Noncompetes for low-wage workers should be in this category of cases. This use of noncompetes is divorced from traditional justifications for noncompetes. The nature of the work for low-wage workers—say, for janitors or cashiers—is unlikely to ever require significant employer resources for training or disclosure of customer lists or trade secrets. Given the negative effects that noncompetes can have on mobility and wages, even in states where they are not enforceable, they clearly do more harm than good to the labor market. It is difficult to imagine that market conditions or economic understanding would change this.

Further, even though rulemaking can take time, the FTC’s adjudicative process is not necessarily much better.
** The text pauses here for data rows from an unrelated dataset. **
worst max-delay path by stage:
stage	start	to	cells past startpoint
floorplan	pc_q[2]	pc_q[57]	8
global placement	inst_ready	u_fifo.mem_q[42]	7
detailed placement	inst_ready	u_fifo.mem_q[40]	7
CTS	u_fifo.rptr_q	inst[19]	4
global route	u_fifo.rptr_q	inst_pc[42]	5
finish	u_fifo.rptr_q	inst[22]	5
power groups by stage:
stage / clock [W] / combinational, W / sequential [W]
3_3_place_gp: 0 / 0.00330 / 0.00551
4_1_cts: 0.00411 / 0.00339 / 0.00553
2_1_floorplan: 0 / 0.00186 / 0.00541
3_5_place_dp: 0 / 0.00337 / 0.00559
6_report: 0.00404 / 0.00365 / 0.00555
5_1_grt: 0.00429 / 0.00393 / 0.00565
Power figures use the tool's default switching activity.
==> config.mk <==
export PLATFORM = sky130hd
export DESIGN_NAME = speed_tick_gen
export DESIGN_NICKNAME = d
export VERILOG_FILES = /design/src/rtl/speed_tick_gen.sv
export SDC_FILE = /design/constraint.sdc
export NUM_CORES = 1
export LEC_CHECK = 0
export BUFFER_PORTS_ARGS = -buffer_cell sky130_fd_sc_hd__buf_2
export CAP_MARGIN = 20
export CORE_ASPECT_RATIO = 1.4
export CORE_MARGIN = 8
export CORE_UTILIZATION = 58
export DETAILED_ROUTE_END_ITERATION = 16
export PLACE_DENSITY = 0.76
export SLEW_MARGIN = 20
export SYNTH_ARGS = -nofsm -noshare
export SYNTH_HDL_FRONTEND = slang
export SYNTH_SLANG_ARGS = --single-unit
export TNS_END_PERCENT = 30
==> constraint.sdc <==
create_clock -name clk -period 3 [get_ports clk]
set_clock_uncertainty 0.1 [all_clocks]
set_input_delay 0.75 -clock clk [delete_from_list [all_inputs] [get_ports clk]]
set_output_delay 0.75 -clock clk [all_outputs]
set_load 0.05 [all_outputs]
===== config.mk =====
export PLATFORM = sky130hd
export DESIGN_NAME = imem_loader_flat
export DESIGN_NICKNAME = d
export VERILOG_FILES = /design/src/rtl/imem_loader_if.sv /design/src/rtl/imem_loader.sv /design/src/flat_wrapper.sv
export SDC_FILE = /design/constraint.sdc
export NUM_CORES = 1
export LEC_CHECK = 0
export BUFFER_PORTS_ARGS = -buffer_cell sky130_fd_sc_hd__clkbuf_2
export CAP_MARGIN = 20
export CORE_UTILIZATION = 35
export DETAILED_ROUTE_END_ITERATION = 10
export GPL_TIMING_DRIVEN = 0
export HOLD_SLACK_MARGIN = 0.12
export SLEW_MARGIN = 20
export SYNTH_ARGS = -nofsm -noshare
export SYNTH_HDL_FRONTEND = slang
export SYNTH_SLANG_ARGS = --single-unit

===== constraint.sdc =====
create_clock -name clk -period 2 [get_ports clk]
set_input_delay 0.3 -clock clk [delete_from_list [all_inputs] [get_ports clk]]
set_output_delay 0.3 -clock clk [all_outputs]
set_load 0.005 [all_outputs]
### src/rtl/playback_scheduler.sv
// ---------------------------------------------------------------------------
// playback_scheduler
//
// Top-level playback sequencer for the frame-streaming path. It paces video
// frame advances off display vsync and manages two ping-pong video banks:
// the SPI data FSM fills bank wr_sel while the display reads bank rd_sel.
// A one-cycle fetch request is issued whenever the write bank is free.
// A watchdog faults playback if a fetch stays outstanding too long.
//
// States: IDLE -> PRIME (fill both banks) -> PLAY (paced advances) and
// FAULT (fetch timeout). stop returns to IDLE from anywhere.
//
// Optional build macro: LOOP_PLAYBACK_EN
//   defined   : the end-of-stream advance wraps frame_count to 0 and playback
//               continues in PLAY.
//   undefined : the end-of-stream advance point returns to IDLE instead.
//
// Ports:
//   CLK_40        in   system clock, 40 MHz
//   reset         in   synchronous, active-high
//   start         in   debounced button level (rising edge used)
//   stop          in   level, forces return to IDLE
//   vsync_pulse   in   one-cycle pulse per display frame
//   fetch_done    in   one-cycle pulse: outstanding fetch has completed
//   fetch_req     out  one-cycle pulse requesting a fetch into bank wr_sel
//   wr_sel        out  bank targeted by fetches
//   rd_sel        out  bank currently displayed
//   bank_valid    out  per-bank "holds an undisplayed or displaying frame"
//   frame_advance out  one-cycle pulse when rd_sel switches
//   underrun      out  one-cycle pulse: advance due but next bank not valid
//   frame_count   out  index of the displayed frame
//   playing       out  high in PLAY
//   fault         out  high in FAULT
// ---------------------------------------------------------------------------
module playback_scheduler #(
  parameter int FRAME_REPEAT   = 2,
  parameter int NUM_FRAMES     = 6572,
  parameter int FRAME_CNT_W    = 13,
  parameter int TIMEOUT_CYCLES = 2000000
) (
  input  logic                   CLK_40,
  input  logic                   reset,
  input  logic                   start,
  input  logic                   stop,
  input  logic                   vsync_pulse,
  input  logic                   fetch_done,
  output logic                   fetch_req,
  output logic                   wr_sel,
  output logic                   rd_sel,
  output logic [1:0]             bank_valid,
  output logic                   frame_advance,
  output logic                   underrun,
  output logic [FRAME_CNT_W-1:0] frame_count,
  output logic                   playing,
  output logic                   fault
);

  localparam int DIV_W  = (FRAME_REPEAT > 1) ? $clog2(FRAME_REPEAT) : 1;
  localparam int WDOG_W = (TIMEOUT_CYCLES > 1) ? $clog2(TIMEOUT_CYCLES) : 1;

  localparam logic [DIV_W-1:0]       DIV_LAST   = DIV_W'(FRAME_REPEAT - 1);
  localparam logic [WDOG_W-1:0]      WDOG_LAST  = WDOG_W'(TIMEOUT_CYCLES - 1);
  localparam logic [FRAME_CNT_W-1:0] FRAME_LAST = FRAME_CNT_W'(NUM_FRAMES - 1);

  typedef enum logic [1:0] {
    S_IDLE  = 2'd0,
    S_PRIME = 2'd1,
    S_PLAY  = 2'd2,
    S_FAULT = 2'd3
  } state_t;

  state_t                   r_state;
  logic                     r_start_d;
  logic [DIV_W-1:0]         r_div;
  logic [WDOG_W-1:0]        r_wdog;
  logic                     r_fetch_busy;
  logic [1:0]               r_bank_valid;
  logic                     r_wr_sel;
  logic                     r_rd_sel;
  logic [FRAME_CNT_W-1:0]   r_frame_count;
  logic                     r_fetch_req;
  logic                     r_frame_advance;
  logic                     r_underrun;
  logic                     r_playing;
  logic                     r_fault;

  logic                     w_start_rise;
  logic                     w_active;
  logic                     w_fetch_accept;
  logic                     w_fetch_issue;
  logic                     w_timeout;
  logic                     w_adv_point;
  logic                     w_next_ready;
  logic                     w_adv;
  logic                     w_eos;
  logic                     w_eos_stop;
  logic                     w_underrun;
  logic                     w_play_entry;
  logic                     w_go_idle;
  logic [1:0]               w_bv_next;

  // Decode of the current cycle's events from registered state and inputs.
  always_comb begin
    w_start_rise   = start & ~r_start_d;
    w_active       = (r_state == S_PRIME) || (r_state == S_PLAY);
    w_fetch_accept = w_active & r_fetch_busy & fetch_done;
    w_fetch_issue  = w_active & ~r_fetch_busy & ~r_bank_valid[r_wr_sel];
    w_timeout      = w_active & r_fetch_busy & (r_wdog == WDOG_LAST);
    // A timeout takes precedence over any advance/underrun in the same cycle.
    w_adv_point    = (r_state == S_PLAY) & vsync_pulse & (r_div == DIV_LAST) & ~w_timeout;
    // Decision uses pre-update bank_valid, so a fetch completing on the
    // advance-point cycle still produces an underrun.
    w_next_ready   = r_bank_valid[~r_rd_sel];
    w_adv          = w_adv_point & w_next_ready;
    w_underrun     = w_adv_point & ~w_next_ready;
    w_eos          = w_adv & (r_frame_count == FRAME_LAST);
`ifdef LOOP_PLAYBACK_EN
    w_eos_stop     = 1'b0;
`else
    w_eos_stop     = w_eos;
`endif
    w_play_entry   = (r_state == S_PRIME) & vsync_pulse & (r_bank_valid == 2'b11) & ~w_timeout;
    w_go_idle      = stop | ((r_state == S_FAULT) & w_start_rise) | w_eos_stop;

    // Fill and release touch different banks while playing (wr_sel != rd_sel
    // whenever a fetch is outstanding).
    w_bv_next = r_bank_valid;
    if (w_fetch_accept) w_bv_next[r_wr_sel] = 1'b1;
    if (w_adv)          w_bv_next[r_rd_sel] = 1'b0;
  end

  always_ff @(posedge CLK_40) begin
    r_fetch_req     <= 1'b0;
    r_frame_advance <= 1'b0;
    r_underrun      <= 1'b0;
    if (reset) begin
      r_start_d     <= 1'b0;
      r_state       <= S_IDLE;
      r_div         <= '0;
      r_wdog        <= '0;
      r_fetch_busy  <= 1'b0;
      r_bank_valid  <= 2'b00;
      r_wr_sel      <= 1'b0;
      r_rd_sel      <= 1'b0;
      r_frame_count <= '0;
      r_playing     <= 1'b0;
      r_fault       <= 1'b0;
    end else begin
      r_start_d <= start;
      if (w_go_idle) begin
        // IDLE entry abandons any outstanding fetch and empties both banks.
        r_state       <= S_IDLE;
        r_div         <= '0;
        r_wdog        <= '0;
        r_fetch_busy  <= 1'b0;
        r_bank_valid  <= 2'b00;
        r_wr_sel      <= 1'b0;
        r_rd_sel      <= 1'b0;
        r_frame_count <= '0;
        r_playing     <= 1'b0;
        r_fault       <= 1'b0;
      end else begin
        case (r_state)
          S_IDLE: begin
            if (w_start_rise) r_state <= S_PRIME;
          end
          S_FAULT: begin
            // Frozen: fetch_busy and bank_valid keep their values until
            // the operator restarts.
          end
          default: begin
            if (w_timeout) begin
              r_state   <= S_FAULT;
              r_fault   <= 1'b1;
              r_playing <= 1'b0;
              r_wdog    <= '0;
            end else begin
              r_bank_valid <= w_bv_next;

              // Fetch engine: complete, or issue a new request one cycle
              // after the bank flip at the earliest.
              if (w_fetch_accept) begin
                r_wr_sel     <= ~r_wr_sel;
                r_fetch_busy <= 1'b0;
              end else if (w_fetch_issue) begin
                r_fetch_req  <= 1'b1;
                r_fetch_busy <= 1'b1;
              end

              if (r_fetch_busy && !w_fetch_accept) r_wdog <= r_wdog + 1'b1;
              else                                 r_wdog <= '0;

              if (w_play_entry) begin
                r_state       <= S_PLAY;
                r_playing     <= 1'b1;
                r_div         <= '0;
                r_rd_sel      <= 1'b0;
                r_frame_count <= '0;
              end

              if ((r_state == S_PLAY) && vsync_pulse) begin
                if (r_div == DIV_LAST) r_div <= '0;
                else                   r_div <= r_div + 1'b1;
              end

              if (w_adv) begin
                r_rd_sel        <= ~r_rd_sel;
                r_frame_advance <= 1'b1;
                if (w_eos) r_frame_count <= '0;
                else       r_frame_count <= r_frame_count + 1'b1;
              end

              if (w_underrun) r_underrun <= 1'b1;
            end
          end
        endcase
      end
    end
  end

  assign fetch_req     = r_fetch_req;
  assign wr_sel        = r_wr_sel;
  assign rd_sel        = r_rd_sel;
  assign bank_valid    = r_bank_valid;
  assign frame_advance = r_frame_advance;
  assign underrun      = r_underrun;
  assign frame_count   = r_frame_count;
  assign playing       = r_playing;
  assign fault         = r_fault;

endmodule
In 2015, adjudications through the FTC’s administrative process typically took two years. Former FTC Commissioner Philip Elman once observed that case-by-case adjudication “may simply be too slow and cumbersome to produce specific and clear standards adequate to the needs of businessmen, the private bar, and the government agencies.” Even if rulemaking takes longer, it may still be more efficient because of a rule’s ability to apply across the board to different industries and types of workers. It may also be more efficient because it is better able to capture all of the relevant considerations through the notice-and-comment process.

It is true that some states already have a bright-line rule against noncompetes by making noncompetes unenforceable. Even so, there is value in establishing a bright-line rule through rulemaking at a federal level: this provides greater uniformity across states. In addition, rulemaking could have some value if it is used to establish notice requirements—for example, the FTC could promulgate a rule requiring employers to notify employees of the relevant noncompete laws. Notice requirements are one example where case-by-case adjudication would be especially ineffective.

Conclusion

In certain contexts, rulemaking is a better alternative to adjudication. Noncompete use for low-wage workers is one such example. Rulemaking provides more uniformity, notice, and opportunity to participate for low-wage workers than adjudication does. And given that both state noncompete law and federal antitrust law require such fact-specific inquiries, rulemaking is also more efficient than adjudication. Thus, the FTC should use its competition-rulemaking authority to ban noncompete use for low-wage workers instead of relying only on adjudication.